Saved entries
$ cat src/rtl/div_sequencer.sv
// RV64M divide/remainder sequencer: radix-2 restoring divider on operand magnitudes,
// with sign fix-up and W-op sign extension applied in a single cycle after the iteration.
module div_sequencer #(
    parameter int unsigned WIDTH = 64
) (
    input logic            clk,
    input logic            reset,
    div_sequencer_if.slave bus
);
    localparam int unsigned CW = $clog2(WIDTH);

    typedef enum logic [1:0] {
        IDLE  = 2'd0,
        CALC  = 2'd1,
        FIXUP = 2'd2,
        DONE  = 2'd3
    } state_t;

    state_t state, state_nxt;

    logic [CW-1:0]    count;
    logic [WIDTH-1:0] mag_b;
    logic [WIDTH-1:0] rem_q;
    logic [WIDTH-1:0] quo_q;
    logic [WIDTH-1:0] result_q;
    logic             q_neg;
    logic             r_neg;
    logic             rem_sel;
    logic             word_sel;

    logic             accept;
    logic             div_zero;
    logic             overflow;
    logic             special;
    logic             last_iter;
    logic             take;
    logic             done_ok;
    logic [WIDTH-1:0] abs_a;
    logic [WIDTH-1:0] abs_b;
    logic [WIDTH-1:0] special_val;
    logic [WIDTH-1:0] trial;
    logic [WIDTH-1:0] q_fix;
    logic [WIDTH-1:0] r_fix;
    logic [WIDTH-1:0] fix_val;
    logic [WIDTH:0]   shifted;

    function automatic logic [WIDTH-1:0] sext_word(input logic [WIDTH-1:0] v, input logic w);
        return w ? {{(WIDTH-32){v[31]}}, v[31:0]} : v;
    endfunction

    always_comb begin
        accept    = bus.valid && !bus.flush;
        abs_a     = (bus.is_signed && bus.a[WIDTH-1]) ? -bus.a : bus.a;
        abs_b     = (bus.is_signed && bus.b[WIDTH-1]) ? -bus.b : bus.b;
        div_zero  = (bus.b == '0);
        overflow  = bus.is_signed && (bus.a == {1'b1, {(WIDTH-1){1'b0}}}) && (bus.b == '1);
        special   = div_zero || overflow;
        if (div_zero)
            special_val = bus.is_rem ? bus.a : '1;
        else
            special_val = bus.is_rem ? '0 : bus.a;

        // Shifted remainder needs one extra bit; after a successful subtract it fits WIDTH again.
        shifted   = {rem_q, quo_q[WIDTH-1]};
        take      = (shifted >= {1'b0, mag_b});
        trial     = shifted[WIDTH-1:0] - mag_b;
        last_iter = (count == CW'(WIDTH - 1));

        q_fix     = q_neg ? -quo_q : quo_q;
        r_fix     = r_neg ? -rem_q : rem_q;
        fix_val   = sext_word(rem_sel ? r_fix : q_fix, word_sel);
    end

    always_ff @(posedge clk or posedge reset) begin
        if (reset)
            state <= IDLE;
        else
            state <= state_nxt;
    end

    always_comb begin
        state_nxt = state;
        case (state)
            IDLE:    if (accept) state_nxt = special ? DONE : CALC;
            CALC:    if (last_iter) state_nxt = FIXUP;
            FIXUP:   state_nxt = DONE;
            DONE:    state_nxt = IDLE;
            default: state_nxt = IDLE;
        endcase
        if (bus.flush)
            state_nxt = IDLE;
    end

    always_comb begin
        done_ok     = (state == DONE) && !bus.flush;
        bus.data_ok = done_ok;
        bus.stall   = bus.valid && !done_ok;
        bus.result  = result_q;
    end

    always_ff @(posedge clk or posedge reset) begin
        if (reset) begin
            count    <= '0;
            mag_b    <= '0;
            rem_q    <= '0;
            quo_q    <= '0;
            result_q <= '0;
            q_neg    <= 1'b0;
            r_neg    <= 1'b0;
            rem_sel  <= 1'b0;
            word_sel <= 1'b0;
        end else begin
            case (state)
                IDLE: begin
                    if (accept) begin
                        count    <= '0;
                        mag_b    <= abs_b;
                        rem_q    <= '0;
                        quo_q    <= abs_a;
                        q_neg    <= bus.is_signed && (bus.a[WIDTH-1] ^ bus.b[WIDTH-1]);
                        r_neg    <= bus.is_signed && bus.a[WIDTH-1];
                        rem_sel  <= bus.is_rem;
                        word_sel <= bus.is_word;
                        if (special)
                            result_q <= sext_word(special_val, bus.is_word);
                    end
                end
                CALC: begin
                    rem_q <= take ? trial : shifted[WIDTH-1:0];
                    quo_q <= {quo_q[WIDTH-2:0], take};
                    if (!last_iter)
                        count <= count + CW'(1);
                end
                FIXUP: begin
                    result_q <= fix_val;
                end
                default: ;
            endcase
        end
    end
endmodule
**src/rtl/sin_cos_gen.sv**
```systemverilog
// sin_cos_gen: sine/cosine generator built on the coupled-form recurrence
//   cos' = cos - (sin >>> s), sin' = sin + (cos >>> s)
// with a step angle of 2^-s rad. The oscillator is re-seeded after L(s)
// advances so amplitude and phase drift never accumulate across periods.
//
// Handshake: start and stop are single-cycle strobes sampled on the rising
// edge; there is no ready, and a start is either accepted on the next edge or
// rejected with a start_err pulse. valid is high exactly while the FSM is in
// RUN; sin/cos carry a new sample on every edge where en is high, and they
// hold while en is low.
module sin_cos_gen #(
    parameter int WIDTH = 32,
    parameter int S_MIN = 2,
    parameter int S_MAX = 10,
    parameter int SW    = 4
) (
    input  logic                    clk,
    input  logic                    reset,
    input  logic                    start,
    input  logic                    stop,
    input  logic                    en,
    input  logic [SW-1:0]           shift,
    input  logic [WIDTH-1:0]        amp,
    output logic signed [WIDTH-1:0] sin,
    output logic signed [WIDTH-1:0] cos,
    output logic                    valid,
    output logic                    cycle_done,
    output logic                    start_err
);

    // Period length in advances for shift s: floor(2^s * 6.28) + 1.
    // Only ever evaluated with constant arguments during elaboration.
    function automatic longint l_of(input int s);
        return ((longint'(1) << s) * 628) / 100 + 1;
    endfunction

    localparam int CW = $clog2(l_of(S_MAX)) + 1;

    // Default amplitude and clamp limit keep |sin|,|cos| clear of wrap-around.
    localparam logic [WIDTH-1:0] AMP_DEF = {3'b001, {(WIDTH-3){1'b0}}};
    localparam logic [WIDTH-1:0] AMP_MAX = {2'b00, {(WIDTH-2){1'b1}}};

    typedef enum logic {
        IDLE = 1'b0,
        RUN  = 1'b1
    } state_t;

    state_t                  state, state_n;
    logic signed [WIDTH-1:0] sin_n, cos_n;
    logic [CW-1:0]           cnt, cnt_n;
    logic [SW-1:0]           s_reg, s_n;
    logic [WIDTH-1:0]        amp_reg, amp_n;
    logic                    valid_n, cycle_done_n, start_err_n;
    logic                    shift_ok;
    logic [WIDTH-1:0]        amp_sel;

    // Elaboration-time period table, one entry per possible shift code;
    // out-of-range codes can never be latched, so their entries are zero.
    logic [CW-1:0] l_tab [2**SW];

    for (genvar g = 0; g < 2**SW; g++) begin : g_ltab
        if (g >= S_MIN && g <= S_MAX) begin : g_on
            assign l_tab[g] = CW'(l_of(g));
        end else begin : g_off
            assign l_tab[g] = '0;
        end
    end

    // Start qualification and amplitude selection (default / clamp).
    always_comb begin
        shift_ok = (shift >= SW'(S_MIN)) && (shift <= SW'(S_MAX));
        amp_sel  = amp;
        if (amp == '0) begin
            amp_sel = AMP_DEF;
        end else if (amp > AMP_MAX) begin
            amp_sel = AMP_MAX;
        end
    end

    // Next-state and next-output logic; stop beats start, start beats advance.
    always_comb begin
        state_n      = state;
        sin_n        = sin;
        cos_n        = cos;
        cnt_n        = cnt;
        s_n          = s_reg;
        amp_n        = amp_reg;
        valid_n      = valid;
        cycle_done_n = 1'b0;
        start_err_n  = start && !shift_ok;

        if (stop) begin
            state_n = IDLE;
            sin_n   = '0;
            cos_n   = '0;
            cnt_n   = '0;
            valid_n = 1'b0;
        end else if (start && shift_ok) begin
            // A restart abandons the current period without a cycle_done.
            state_n = RUN;
            s_n     = shift;
            amp_n   = amp_sel;
            sin_n   = '0;
            cos_n   = amp_sel;
            cnt_n   = l_tab[shift];
            valid_n = 1'b1;
        end else if (state == RUN && en) begin
            if (cnt > CW'(1)) begin
                cos_n = cos - (sin >>> s_reg);
                sin_n = sin + (cos >>> s_reg);
                cnt_n = cnt - CW'(1);
            end else begin
                // Last advance of the period: re-seed instead of stepping.
                sin_n        = '0;
                cos_n        = WIDTH'(amp_reg);
                cnt_n        = l_tab[s_reg];
                cycle_done_n = 1'b1;
            end
        end
    end

    // State and output registers with synchronous active-low reset.
    always_ff @(posedge clk) begin
        if (!reset) begin
            state      <= IDLE;
            sin        <= '0;
            cos        <= '0;
            cnt        <= '0;
            s_reg      <= SW'(S_MIN);
            amp_reg    <= AMP_DEF;
            valid      <= 1'b0;
            cycle_done <= 1'b0;
            start_err  <= 1'b0;
        end else begin
            state      <= state_n;
            sin        <= sin_n;
            cos        <= cos_n;
            cnt        <= cnt_n;
            s_reg      <= s_n;
            amp_reg    <= amp_n;
            valid      <= valid_n;
            cycle_done <= cycle_done_n;
            start_err  <= start_err_n;
        end
    end

endmodule

```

[Your task] What is needed is an exact copy of the entries above, from the first line through the line holding "(bus.b == '0);", with both of those lines kept; please give nothing else.

[Response to this task]
$ cat src/rtl/div_sequencer.sv
// RV64M divide/remainder sequencer: radix-2 restoring divider on operand magnitudes,
// with sign fix-up and W-op sign extension applied in a single cycle after the iteration.
module div_sequencer #(
    parameter int unsigned WIDTH = 64
) (
    input logic            clk,
    input logic            reset,
    div_sequencer_if.slave bus
);
    localparam int unsigned CW = $clog2(WIDTH);

    typedef enum logic [1:0] {
        IDLE  = 2'd0,
        CALC  = 2'd1,
        FIXUP = 2'd2,
        DONE  = 2'd3
    } state_t;

    state_t state, state_nxt;

    logic [CW-1:0]    count;
    logic [WIDTH-1:0] mag_b;
    logic [WIDTH-1:0] rem_q;
    logic [WIDTH-1:0] quo_q;
    logic [WIDTH-1:0] result_q;
    logic             q_neg;
    logic             r_neg;
    logic             rem_sel;
    logic             word_sel;

    logic             accept;
    logic             div_zero;
    logic             overflow;
    logic             special;
    logic             last_iter;
    logic             take;
    logic             done_ok;
    logic [WIDTH-1:0] abs_a;
    logic [WIDTH-1:0] abs_b;
    logic [WIDTH-1:0] special_val;
    logic [WIDTH-1:0] trial;
    logic [WIDTH-1:0] q_fix;
    logic [WIDTH-1:0] r_fix;
    logic [WIDTH-1:0] fix_val;
    logic [WIDTH:0]   shifted;

    function automatic logic [WIDTH-1:0] sext_word(input logic [WIDTH-1:0] v, input logic w);
        return w ? {{(WIDTH-32){v[31]}}, v[31:0]} : v;
    endfunction

    always_comb begin
        accept    = bus.valid && !bus.flush;
        abs_a     = (bus.is_signed && bus.a[WIDTH-1]) ? -bus.a : bus.a;
        abs_b     = (bus.is_signed && bus.b[WIDTH-1]) ? -bus.b : bus.b;
        div_zero  = (bus.b == '0);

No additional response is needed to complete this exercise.